Exploring The Fusion Of Quantum Computing And Machine Learning

Download Exploring The Fusion Of Quantum Computing And Machine Learning PDF/ePub or read online books in Mobi eBooks. Click Download or Read Online button to get Exploring The Fusion Of Quantum Computing And Machine Learning book now. This website allows unlimited access to, at the time of writing, more than 1.5 million titles, including hundreds of thousands of titles in various foreign languages.
Exploring the Fusion of Quantum Computing and Machine Learning

The fusion of quantum computing and machine learning holds the potential to revolutionize how we solve complex problems. Quantum computing, with its ability to process vast amounts of data through the principles of quantum mechanics, could accelerate machine learning algorithms, enabling faster and more efficient pattern recognition, optimization, and decision-making. This convergence helps overcome limitations faced by classical computing in fields like artificial intelligence, drug discovery, cryptography, and more. As researchers continue to explore this fusion, the potential applications of quantum-enhanced machine learning increase, opening new possibilities for innovation and problem-solving across industries. Exploring the Fusion of Quantum Computing and Machine Learning explores the revolutionary fusion of quantum computing and machine learning. It examines practical applications, demonstrating how the integration of quantum computing and machine learning algorithms can reveal new solutions for complex problems, paving the way for advancements in various fields. This book covers topics such as neural networks, online marketing, and quantum systems, and is a useful resource for computer engineers, energy scientists, marketers, business owners, medical professionals, academicians, and researchers.
Machine Learning Meets Quantum Physics

Designing molecules and materials with desired properties is an important prerequisite for advancing technology in our modern societies. This requires both the ability to calculate accurate microscopic properties, such as energies, forces and electrostatic multipoles of specific configurations, as well as efficient sampling of potential energy surfaces to obtain corresponding macroscopic properties. Tools that can provide this are accurate first-principles calculations rooted in quantum mechanics, and statistical mechanics, respectively.

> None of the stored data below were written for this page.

--- src/rtl/div16sx8u_seq.sv ---
// Sequential signed-by-unsigned radix-2 restoring divider with valid/ready handshakes.
// Define DIV16_ROUND_EN to round the quotient half away from zero.
module div16sx8u_seq
  import div16sx8u_seq_pkg::*;
#(
  parameter int DIVIDEND_W = DEF_DIVIDEND_W,
  parameter int DIVISOR_W  = DEF_DIVISOR_W
) (
  input  logic                  clk,
  input  logic                  rst,
  input  logic                  in_valid,
  output logic                  in_ready,
  input  logic [DIVIDEND_W-1:0] dividend,
  input  logic [DIVISOR_W-1:0]  divisor,
  output logic                  out_valid,
  input  logic                  out_ready,
  output logic [DIVIDEND_W-1:0] quotient,
  output logic [DIVISOR_W:0]    remainder,
  output logic                  div_by_zero
);

  localparam int CNT_W = $clog2(DIVIDEND_W);

  state_t                state_reg, state_next;
  logic [DIVIDEND_W-1:0] mag_reg;
  logic [DIVISOR_W:0]    pr_reg;
  logic [DIVISOR_W-1:0]  div_reg;
  logic                  neg_reg;
  logic                  dz_reg;
  logic [CNT_W-1:0]      count_reg;
  logic [DIVIDEND_W-1:0] quotient_reg;
  logic [DIVISOR_W:0]    remainder_reg;
  logic                  dz_out_reg;

  logic [DIVISOR_W:0]    step_pr;
  logic                  step_q;
  logic [DIVIDEND_W-1:0] q_mag;
  logic [DIVIDEND_W-1:0] q_signed;
  logic [DIVISOR_W:0]    r_signed;

  div_restore_step #(.DIVISOR_W(DIVISOR_W)) u_step (
    .pr_in   (pr_reg),
    .mag_msb (mag_reg[DIVIDEND_W-1]),
    .divisor (div_reg),
    .pr_out  (step_pr),
    .qbit    (step_q)
  );

  // Quotient bits shift into the vacated low end of the magnitude register
  always_comb begin
`ifdef DIV16_ROUND_EN
    q_mag = mag_reg + DIVIDEND_W'({pr_reg, 1'b0} >= {2'b00, div_reg});
`else
    q_mag = mag_reg;
`endif
    q_signed = neg_reg ? -q_mag : q_mag;
    r_signed = neg_reg ? -pr_reg : pr_reg;
  end

  always_comb begin
    state_next = state_reg;
    case (state_reg)
      IDLE: if (in_valid) state_next = ITER;
      ITER: if (count_reg == '0) state_next = SIGN;
      SIGN: state_next = DONE;
      DONE: if (out_ready) state_next = IDLE;
      default: state_next = IDLE;
    endcase
  end

  always_ff @(posedge clk) begin
    if (rst) begin
      state_reg     <= IDLE;
      mag_reg       <= '0;
      pr_reg        <= '0;
      div_reg       <= '0;
      neg_reg       <= 1'b0;
      dz_reg        <= 1'b0;
      count_reg     <= '0;
      quotient_reg  <= '0;
      remainder_reg <= '0;
      dz_out_reg    <= 1'b0;
    end else begin
      state_reg <= state_next;
      case (state_reg)
        IDLE: if (in_valid) begin
          neg_reg   <= dividend[DIVIDEND_W-1];
          mag_reg   <= dividend[DIVIDEND_W-1] ? -dividend : dividend;
          div_reg   <= divisor;
          dz_reg    <= (divisor == '0);
          pr_reg    <= '0;
          count_reg <= CNT_W'(DIVIDEND_W - 1);
        end
        ITER: begin
          pr_reg  <= step_pr;
          mag_reg <= {mag_reg[DIVIDEND_W-2:0], step_q};
          if (count_reg != '0) count_reg <= count_reg - 1'b1;
        end
        SIGN: begin
          if (dz_reg) begin
            quotient_reg  <= neg_reg ? SAT_NEG : SAT_POS;
            remainder_reg <= '0;
            dz_out_reg    <= 1'b1;
          end else begin
            quotient_reg  <= q_signed;
            remainder_reg <= r_signed;
            dz_out_reg    <= 1'b0;
          end
        end
        default: ;
      endcase
    end
  end

  assign in_ready    = (state_reg == IDLE);
  assign out_valid   = (state_reg == DONE);
  assign quotient    = quotient_reg;
  assign remainder   = remainder_reg;
  assign div_by_zero = dz_out_reg;

endmodule

--- config.mk ---
export PLATFORM = sky130hd
export DESIGN_NAME = div16sx8u_seq
export DESIGN_NICKNAME = d
export VERILOG_FILES = /design/src/rtl/div16sx8u_seq_pkg.sv /design/src/rtl/div16sx8u_seq_restore_step.sv /design/src/rtl/div16sx8u_seq.sv
export SDC_FILE = /design/constraint.sdc
export NUM_CORES = 1
export LEC_CHECK = 0
export BUFFER_PORTS_ARGS = -buffer_cell sky130_fd_sc_hd__buf_2
export CORE_ASPECT_RATIO = 0.9
export CORE_MARGIN = 8
export CORE_UTILIZATION = 25
export DETAILED_ROUTE_END_ITERATION = 6
export PLACE_DENSITY = 0.48
export RECOVER_POWER = 100
export SLEW_MARGIN = 0
export SYNTH_ARGS = -nofsm -noshare
export SYNTH_HDL_FRONTEND = slang
export SYNTH_SLANG_ARGS = --single-unit
--- constraint.sdc ---
create_clock -name clk -period 4.6 [get_ports clk]
set_clock_uncertainty 0.05 [all_clocks]
set_input_delay 0.46 -clock clk [delete_from_list [all_inputs] [get_ports clk]]
set_output_delay 0.46 -clock clk [all_outputs]
set_load 0.02 [all_outputs]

Unfortunately, they come at a high computational cost that prohibits calculations for large systems and long time-scales, thus presenting a severe bottleneck both for searching the vast chemical compound space and the stupendously many dynamical configurations that a molecule can assume. To overcome this challenge, recently there have been increased efforts to accelerate quantum simulations with machine learning (ML). This emerging interdisciplinary community encompasses chemists, material scientists, physicists, mathematicians and computer scientists, joining forces to contribute to the exciting hot topic of progressing machine learning and AI for molecules and materials. The book that has emerged from a series of workshops provides a snapshot of this rapidly developing field. It contains tutorial material explaining the relevant foundations needed in chemistry, physics as well as machine learning to give an easy starting point for interested readers. In addition, a number of research papers defining the current state-of-the-art are included. The book has five parts (Fundamentals, Incorporating Prior Knowledge, Deep Learning of Atomistic Representations, Atomistic Simulations and Discovery and Design), each prefaced by editorial commentary that puts the respective parts into a broader scientific context.
Supervised Learning with Quantum Computers

Quantum machine learning investigates how quantum computers can be used for data-driven prediction and decision making. The books summarises and conceptualises ideas of this relatively young discipline for an audience of computer scientists and physicists from a graduate level upwards. It aims at providing a starting point for those new to the field, showcasing a toy example of a quantum machine learning algorithm and providing a detailed introduction of the two parent disciplines. For more advanced readers, the book discusses topics such as data encoding into quantum states, quantum algorithms and routines for inference and optimisation, as well as the construction and analysis of genuine ``quantum learning models''. A special focus lies on supervised learning, and applications for near-term quantum devices.